El grupo se llama Psicosis, una banda de Ska-punk que había
hecho del tema antitaurino un lema, una bandera que los hacía reconocibles. De
aquella banda sólo seguí esa canción y tal vez alguna más que la memoria no ha
sabido perdurar. Inclusive aquella canción de la frase antitaurina se me había
olvidado por completo, así como los moretones de aquellos conciertos. La
canción, “Torero”, poco a poco fue desapareciendo de mi set list , mas no mi sentimiento enraizado de entender a la
tauromaquia como un festín de sangre que nos regresa a lo más primitivo de
nuestro plúmbeo andar.
“Torero” volvió a mí de la mano de uno de los escritores que
más admiro y cuya vida ha significado, y significa aún, un espejo en donde
deseo reproducir mi imagen. Mi relación con Vargas Llosa es tormentosa y
accidentada, pasando de una crítica desmesurada por sus posturas políticas,
hasta la admiración afiebrada por su entrega y aporte a la literatura.
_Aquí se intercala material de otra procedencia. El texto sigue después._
Source: an optimization exercise on an open RTL-to-GDS flow (aim: small area, a short achievable clock period and few clock cycles per item). Production flows keep margins and buffers that such runs may drop. At most, simulation tests tie the RTL to the original design; equivalence was not proved.

==> flow/design.v (excerpt) <==
module adf4350_plan (
    input  wire        clk,
    input  wire        rst,           
    input  wire        in_valid,
    output wire        in_ready,
    input  wire [31:0] in_f,          
    input  wire [15:0] in_ref,        
    output wire        out_valid,
    input  wire        out_ready,
    output wire [2:0]  out_div,
    output wire [22:0] out_int,
    output wire [22:0] out_frac,
    output wire [22:0] out_mod
);
Size: about 1,200 cells after synthesis.
export LEC_CHECK = 0
export ABC_CLOCK_PERIOD_IN_PS = 3100
export CAP_MARGIN = 20
export CORE_MARGIN = 2
export CORE_UTILIZATION = 40
export SETUP_SLACK_MARGIN = 3.9
export SLEW_MARGIN = 20
create_clock -name core_clock -period 7.0 [get_ports {clk}]
run.sh (not shown) runs the stock make flow with config.mk's settings and CLKGATE_MAP_FILE= SYNTH_SCRIPT=/design/flow/synth_recipe.tcl, a recipe that flattens the netlist after the stock synthesis.
The baseline passed the timing, DRC and antenna checks.
Rerun with:
--- a/flow/config.mk
+++ b/flow/config.mk
@@ -7,3 +7,3 @@
 export LEC_CHECK = 0
-export ABC_CLOCK_PERIOD_IN_PS = 3100
+export ABC_CLOCK_PERIOD_IN_PS = 3600
 export CAP_MARGIN = 20
@@ -11,3 +11,3 @@
 export CORE_UTILIZATION = 40
-export SETUP_SLACK_MARGIN = 3.9
+export SETUP_SLACK_MARGIN = 3.4
 export SLEW_MARGIN = 20
Cell area shrinks by a few percent.
Via count drops by a few percent.
Count of clock-buffer cells in the layout fell by 2.
Routed wire length goes down by a few percent.
Die area does not change.
Non-clock buffer count decreases by 18.
No run of this note included a check of the RTL's function; only the layout flow was run.

Another version of the RTL of adf4350_plan (not shown whole).
Size in the first run: ~1100 cells after synthesis, roughly 81 flip-flops, ~130 I/O pins, about 8100 sq um of cells after synthesis.
Settings: LEC_CHECK=0, ABC_AREA=1, CAP_MARGIN=20, CORE_MARGIN=2, CORE_UTILIZATION=55, SETUP_SLACK_MARGIN=2.0, SLEW_MARGIN=20; clock period 7.0 ns.
standard.sh (not shown) runs the stock make flow with config.mk's settings and CLKGATE_MAP_FILE= SYNTH_SCRIPT=/design/flow/synth_recipe.tcl, a recipe that flattens the netlist after the stock synthesis.
==> flow/flow/run.sh <==
#!/bin/bash
set -euo pipefail
export BUFFER_PORTS_ARGS="-buffer_cell sky130_fd_sc_hd__buf_1"
bash standard.sh > orfs_make.log 2>&1
Testbench counts at the start, summed over its fixed seeds: cycles 21,748, items 1,600.
Next try:
--- a/flow/config.mk
+++ b/flow/config.mk
@@ -9,5 +9,6 @@
 export CAP_MARGIN = 20
 export CORE_MARGIN = 2
-export CORE_UTILIZATION = 55
-export SETUP_SLACK_MARGIN = 2.0
+export CORE_UTILIZATION = 60
+export PLACE_DENSITY = 0.75
+export SETUP_SLACK_MARGIN = 2.2
 export SLEW_MARGIN = 20
Global-route usage grows by 1.6 points. Setup slack is better by 0.14 ns. First-iteration DRC count grows by 77%. Design area grows by 2.4%. Clock-buffer cell count shrinks by 1. Cell count hardly moves.
Next try:
==> flow/flow/run.sh (replaced) <==
#!/bin/bash
set -euo pipefail
export BUFFER_PORTS_ARGS="-buffer_cell sky130_fd_sc_hd__buf_2"
bash standard.sh > orfs_make.log 2>&1
--- a/flow/config.mk
+++ b/flow/config.mk
@@ -7,8 +7,9 @@
 export LEC_CHECK = 0
 export ABC_AREA = 1
+export ABC_CLOCK_PERIOD_IN_PS = 4500
 export CAP_MARGIN = 20
 export CORE_MARGIN = 2
-export CORE_UTILIZATION = 60
-export PLACE_DENSITY = 0.75
-export SETUP_SLACK_MARGIN = 2.2
+export CORE_UTILIZATION = 40
+export CTS_BUF_LIST = sky130_fd_sc_hd__clkbuf_4 sky130_fd_sc_hd__clkbuf_8
+export SETUP_SLACK_MARGIN = 1.5
 export SLEW_MARGIN = 20
Cell area fell by a few percent.
Worst setup slack loses 0.44 ns.
Area after synthesis does not change.
Next try:
==> flow/flow/run.sh (replaced) <==
#!/bin/bash
set -euo pipefail
export BUFFER_PORTS_ARGS="-buffer_cell sky130_fd_sc_hd__buf_1"
bash standard.sh > orfs_make.log 2>&1
==> flow/config.mk (replaced) <==
export PLATFORM = sky130hd
export DESIGN_NAME = adf4350_plan
export DESIGN_NICKNAME = adf4350_plan
export VERILOG_FILES = /design/flow/design.v
export SDC_FILE = /design/flow/constraint.sdc
export NUM_CORES = 4
export LEC_CHECK = 0
export ABC_AREA = 1
export CAP_MARGIN = 20
export CORE_MARGIN = 2
export CORE_UTILIZATION = 70
export SETUP_SLACK_MARGIN = 2.4
export SLEW_MARGIN = 20
Outcome:
- setup slack gains 0.080 ns
- count of clock-buffer cells in the layout grows by 2
- worst hold slack degrades by 0.0081 ns
- via count grows by about a fifth
- maximum frequency is higher slightly
- clock skew stays flat

adf4350_plan, a different RTL version from the one above (not shown whole).
Size in the first run: ~1300 cells after synthesis, ~80 flip-flops, about 130 I/O pins, ~10000 um^2 of cells after synthesis.
make LEC_CHECK=0 ABC_AREA=1 ABC_CLOCK_PERIOD_IN_PS=3600 CAP_MARGIN=20 CORE_MARGIN=2 CORE_UTILIZATION=40 SETUP_SLACK_MARGIN=3.0 SLEW_MARGIN=20 finish   # period 7.0 ns
run.sh (not shown) runs the stock make flow with config.mk's settings and CLKGATE_MAP_FILE= SYNTH_SCRIPT=/design/flow/synth_recipe.tcl, a recipe that flattens the netlist after the stock synthesis.
Stock flow here: none of the scripts above is used.
Change:
--- a/flow/config.mk
+++ b/flow/config.mk
@@ -7,8 +7,8 @@
 export LEC_CHECK = 0
 export ABC_AREA = 1
-export ABC_CLOCK_PERIOD_IN_PS = 3600
+export ABC_CLOCK_PERIOD_IN_PS = 3300
 export CAP_MARGIN = 20
 export CORE_MARGIN = 2
 export CORE_UTILIZATION = 40
-export SETUP_SLACK_MARGIN = 3.0
+export SETUP_SLACK_MARGIN = 3.5
 export SLEW_MARGIN = 20
Result: Worst setup slack degrades by 0.0078 ns; wire length increases by about 8%; via count increases by 4.3%; core utilization came out higher by 6.1 points; global-route usage is higher by 1.4 points.
Function was not checked in any run of this note: the RTL went through the layout flow alone.

The RTL this note starts from:
==> flow/design.v <==
module adf4350_plan (
    input  wire        clk,
    input  wire        rst,           
    input  wire        in_valid,
    output wire        in_ready,
    input  wire [31:0] in_f,          
    input  wire [15:0] in_ref,        
    output wire        out_valid,
    input  wire        out_ready,
    output wire [2:0]  out_div,
    output wire [22:0] out_int,
    output wire [22:0] out_frac,
    output wire [22:0] out_mod
);
    reg        prep;
    reg        busy;
    reg        done;
    reg [3:0]  cnt;         
    reg [2:0]  div_r;
    reg [22:0] q_r;         
    reg        c_r;         
    reg [2:0]  r5;
    reg [22:0] rem;         
    reg [20:0] mod_q;       
    wire accept = in_valid & in_ready;
    assign in_ready  = ~prep & ~busy & (~done | out_ready);
    assign out_valid = done;
    reg [2:0] div_sel;
    always @(*) begin
        if      (in_f < 32'd68750)   div_sel = 3'd6;
        else if (in_f < 32'd137500)  div_sel = 3'd5;
        else if (in_f < 32'd275000)  div_sel = 3'd4;
        else if (in_f < 32'd550000)  div_sel = 3'd3;
        else if (in_f < 32'd1100000) div_sel = 3'd2;
        else if (in_f < 32'd2200000) div_sel = 3'd1;
        else                         div_sel = 3'd0;
    end
    wire        odd    = div_sel[0];
    wire [21:0] g_lo   = odd ? {in_f[20:0], 1'b0} : in_f[21:0];
    wire [9:0]  xt     = odd ? {9'd0, in_f[21]} : in_f[31:22];
    wire        big    = |in_f[31:23];               
    wire [9:0]  px     = rem[9:0];
    wire [7:0]  p_d5   = px / 3'd5;                  
    wire [2:0]  p_r5   = px % 3'd5;
    wire [6:0]  p_p    = p_d5[7:1];
    wire        p_q    = q_r[22] && (p_p >= 7'd100);
    wire [6:0]  p_rm   = p_q ? (p_p - 7'd100) : p_p;
    wire [20:0] mod25  = ({5'd0, in_ref} << 4) + ({5'd0, in_ref} << 3) + {5'd0, in_ref};
    wire        zero_in = (cnt < {2'b00, div_r[2:1]});
    wire        n1 = q_r[21] & ~zero_in;
    wire        n2 = q_r[20] & ~zero_in;
    wire [3:0]  t1  = {r5, n1};                  
    wire        c1  = (t1 >= 4'd5);
    wire [2:0]  r51 = c1 ? (t1 - 4'd5) : t1[2:0];
    wire [3:0]  t2  = {r51, n2};
    wire        c2  = (t2 >= 4'd5);
    wire [2:0]  r52 = c2 ? (t2 - 4'd5) : t2[2:0];
    wire [23:0] d1 = {1'b0, rem} - {3'd0, mod_q};
    wire [23:0] d2 = {1'b0, rem} - {2'd0, mod_q, 1'b0};
    wire [23:0] na  = ~{3'd0, mod_q};
    wire [23:0] nb  = ~{2'd0, mod_q, 1'b0};
    wire [23:0] cs  = {1'b0, rem} ^ na ^ nb;
    wire [23:0] cc  = ({1'b0, rem} & na) | ({1'b0, rem} & nb) | (na & nb);
    wire [23:0] d3  = cs + {cc[22:0], 1'b0} + 24'd2;
    wire        ge1 = ~d1[23];
    wire        ge2 = ~d2[23];
    wire        ge3 = ~d3[23];
    wire [1:0]  dig = ge3 ? 2'd3 : ge2 ? 2'd2 : ge1 ? 2'd1 : 2'd0;
    wire [20:0] rhi = ge3 ? d3[20:0] : ge2 ? d2[20:0] : ge1 ? d1[20:0] : rem[20:0];
    wire [22:0] rm2 = {rhi, c_r, c1};
    assign out_div  = div_r;
    assign out_int  = q_r;
    assign out_frac = rem + {22'd0, c_r};
    assign out_mod  = {mod_q, 2'b00};
    always @(posedge clk) begin
        if (rst) begin
            prep <= 1'b0;
            busy <= 1'b0;
            done <= 1'b0;
        end else if (accept) begin
            prep <= big;
            busy <= ~big;
            done <= 1'b0;
        end else if (prep) begin
            prep <= 1'b0;
            busy <= 1'b1;
        end else if (busy) begin
            if (cnt == 4'd0) begin
                busy <= 1'b0;
                done <= 1'b1;
            end
        end else if (out_ready) begin
            done <= 1'b0;
        end
        if (accept) begin
            div_r <= div_sel;
            cnt   <= 4'd10 + {2'b00, div_sel[2:1]};
            q_r   <= {big & (in_ref == 16'd1), g_lo};
            c_r   <= 1'b0;
            r5    <= {2'd0, xt[0]};
            rem   <= big ? {13'd0, xt} : 23'd0;
            mod_q <= mod25;
        end else if (prep) begin
            q_r[22] <= p_q;
            c_r     <= p_d5[0];
            r5      <= p_r5;
            rem     <= {16'd0, p_rm};
        end else if (busy) begin
            cnt <= cnt - 4'd1;
            q_r <= {q_r[22], q_r[19:0], dig};
            c_r <= c2;
            r5  <= r52;
            rem <= rm2;
        end
    end
endmodule
Settings: LEC_CHECK=0, ABC_CLOCK_PERIOD_IN_PS=3600, CAP_MARGIN=20, CORE_MARGIN=2, CORE_UTILIZATION=40, SETUP_SLACK_MARGIN=2.5, SLEW_MARGIN=20; clock period 7.0 ns.
Change:
--- a/flow/config.mk
+++ b/flow/config.mk
@@ -7,0 +8 @@
+export ABC_AREA = 1
@@ -12 +13 @@
-export SETUP_SLACK_MARGIN = 2.5
+export SETUP_SLACK_MARGIN = 3.0
Outcome: The changed run passed the timing, DRC and antenna checks; worst setup slack gets better by 0.32 ns; global-route usage goes up by 1.9 points; final area goes up by 3.8%; via count goes up by 0.57%; maximum frequency goes up by 7.2%; flip-flop and latch count stays the same.
No functional check of the RTL was part of any run of this note.

[afterwards: timing with drivers on the ports]
Ports are ideal in the flow. The routed layouts listed here were re-timed in OpenROAD.
Step 1, drivers: a clkbuf_16 drives clk and a buf_2 each remaining input, both assumed.
Step 2 moves the port delays by t, midway between the first and last clock arrival at a register: inputs arrive t later, outputs are due t later. That takes back most of the time a late clock gives input paths.
Three values: no drivers, after step 1, after step 2; two values: the first two.
run	shift t [ns]	slack for setup (ns)	clock arrival spread, ns
the first run of note 1	0.381	2.364 / 2.364 / 2.364	0.019 / 0.019
the second run of note 1	0.392	2.425 / 2.425 / 2.425	0.011 / 0.012
the first run of note 2	0.383	2.180 / 2.180 / 2.098	0.010 / 0.010
the second run of note 2	0.381	2.322 / 2.322 / 2.174	0.009 / 0.008
the third run of note 2	0.421	1.879 / 1.879 / 1.879	0.014 / 0.014
the fourth run of note 2	0.387	1.959 / 1.959 / 1.959	0.012 / 0.012
the first run of note 3	0.402	2.138 / 2.125 / 1.722	0.015 / 0.015
the second run of note 3	0.406	2.131 / 2.122 / 1.716	0.010 / 0.010
the first run of note 4	0.398	2.267 / 2.267 / 2.267	0.015 / 0.016
the second run of note 4	0.397	2.583 / 2.583 / 2.583	0.017 / 0.018
After both steps setup and hold are still met in every run listed. For the first run of note 3, which loses most, drivers alone change the setup slack by -0.013 ns; drivers and shift together by -0.416 ns.
What follows belongs to an exercise in optimizing a design on an open flow for small area, a short achievable clock period and few clock cycles per item; a production flow would make more cautious choices. RTL that was checked went through simulation tests only; none was proved equivalent to the original. Power figures rest on the tool's default switching activity, not on a simulated workload. The clock port is modelled as an ideal driver; clocking choices that lean on that would not hold on a real chip.

== run 1 ==
==> flow/design.v (excerpt) <==
module modbus_rx (
    input  wire       clk,
    input  wire       rst,         
    input  wire       in_valid,
    output wire       in_ready,
    input  wire [7:0] in_data,
    output wire       out_valid,
    input  wire       out_ready,
    output wire [7:0] out_data,
    output wire       out_last
);
Size: roughly 2200 flip-flops, about 23 I/O pins, ~0.050 mm² of cells after synthesis.
Settings: LEC_CHECK=0, ABC_AREA=1, CAP_MARGIN=20, CORE_MARGIN=2, CORE_UTILIZATION=62, PLACE_DENSITY=0.92, SLEW_MARGIN=20; clock period 10.0 ns.
standard.sh (not shown) runs the stock make flow with config.mk's settings and CLKGATE_MAP_FILE= SYNTH_SCRIPT=/design/flow/synth_recipe.tcl, a recipe that flattens the netlist after the stock synthesis.
==> flow/flow/run.sh <==
#!/bin/bash
# Own layout flow: the standard ORFS flow (standard.sh), with
#  - clock tree synthesis with larger sink clusters and no dummy loads.
# The SDC, the clock period and every other setting are left as they are.
set -euo pipefail
export CTS_ARGS="-sink_clustering_enable -repair_clock_nets -sink_clustering_size 30 -sink_clustering_max_diameter 80 -dont_use_dummy_load"
bash standard.sh finish SETUP_SLACK_MARGIN=6.9 > standard.log 2>&1
Run 1 completed end to end with timing, DRC and antenna clean.
Testbench counts of run 1, summed over its fixed seeds: cycles 26,792, frames 320.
En todo caso mi relación con él siempre ha sido de sorpresas.
Por ejemplo, no pensé que fuera una columna publicada por Mario la que me
hiciera retroceder años atrás a aquella canción de simples notas y danzas
virulentas. No pensé que Mario fuera a darme una lectura desagradable un
domingo especialmente dedicado a las buenas mañanas y esmerados jugos de
naranja. Porque el Domingo, por ser esencialmente horrible, preludio del lunes,
debe de procurar ser perfecto en sus
mínimos detalles. Ello incluye lo antes mencionado, más un almuerzo sin salir
de casa, un buen libro, dos películas y algo interesante que leer en el diario.
Todo sin salir de casa, obviamente.
La columna de Mario titulada para la ignominia “La “barbarie”
taurina”, pretende sin mucho éxito persuadirnos de la naturaleza innoble de
este acto. ¿Cómo, querido Mario, justificar que a un animal se le corte a
pedazos para satisfacer a unos cuantos imbéciles que sienten placer por la
tortura? ¿No serán acaso esos mismos adoradores de la tauromaquia unos Videlas,
unos Francos, unos Pinochets, hambrientos de glóbulos rojos que tú tanto
criticas? Además te reclamas a ti y a
los que defienden la sangre, que son ustedes los que aman a los toros. Eso me
recuerda al amor bíblico de Dios por su pueblo al que tanto ama y somete a
pruebas como las de Job o que manda a Abraham a que asesine a su único hijo. Me
recuerda al amor de tu padre hacia ti que te mandó al Leoncio Prado para que te
hicieras “hombre” y olvidaras eso mariconería de la literatura que tanto amas y
has cuidado y mimado entre fuego y lluvia.
¿De qué amor hablamos, Mario? Definitivamente no del que
intentaba entender Erich Fromm, no creo que sea un amor de creación como
podíamos leer en su Arte de amar, mucho
menos de ese amor que llevó a Dante a descender a los mismos infiernos y
ascender hasta su Beatrice. Lo dudo y lo dudamos quienes te admiramos por esa
defensa de la libertad por sobre todas las cosas, por la condena ante los dictadores
y sus crueldades y torturas ante quienes se atrevían a desobedecer, a
desacatar.
¿No es un torero lo más parecido a un dictador que ejerce su
violencia ante un ser indefenso que no puede elegir? ¿No es un torero alguien
que calla con su acero? Yo no me creo tus razones llenas de imágenes y
metáforas para justificar lo injustificable. La única excusa que expones es que
sin la tauromaquia se acabarían los toros. Estoy seguro de que muchos amantes
de los animales podrían refutar fácilmente esa profecía tuya, ofreciendo
albergues, que no es nada difícil de conseguir y que existen ya para otros
animales que han sido víctimas de la involución de un primate.
¿En qué momento se jodió el toro, Mario? Desde que el hombre pensó
que su goce está por sobre todas las cosas, todas las vidas.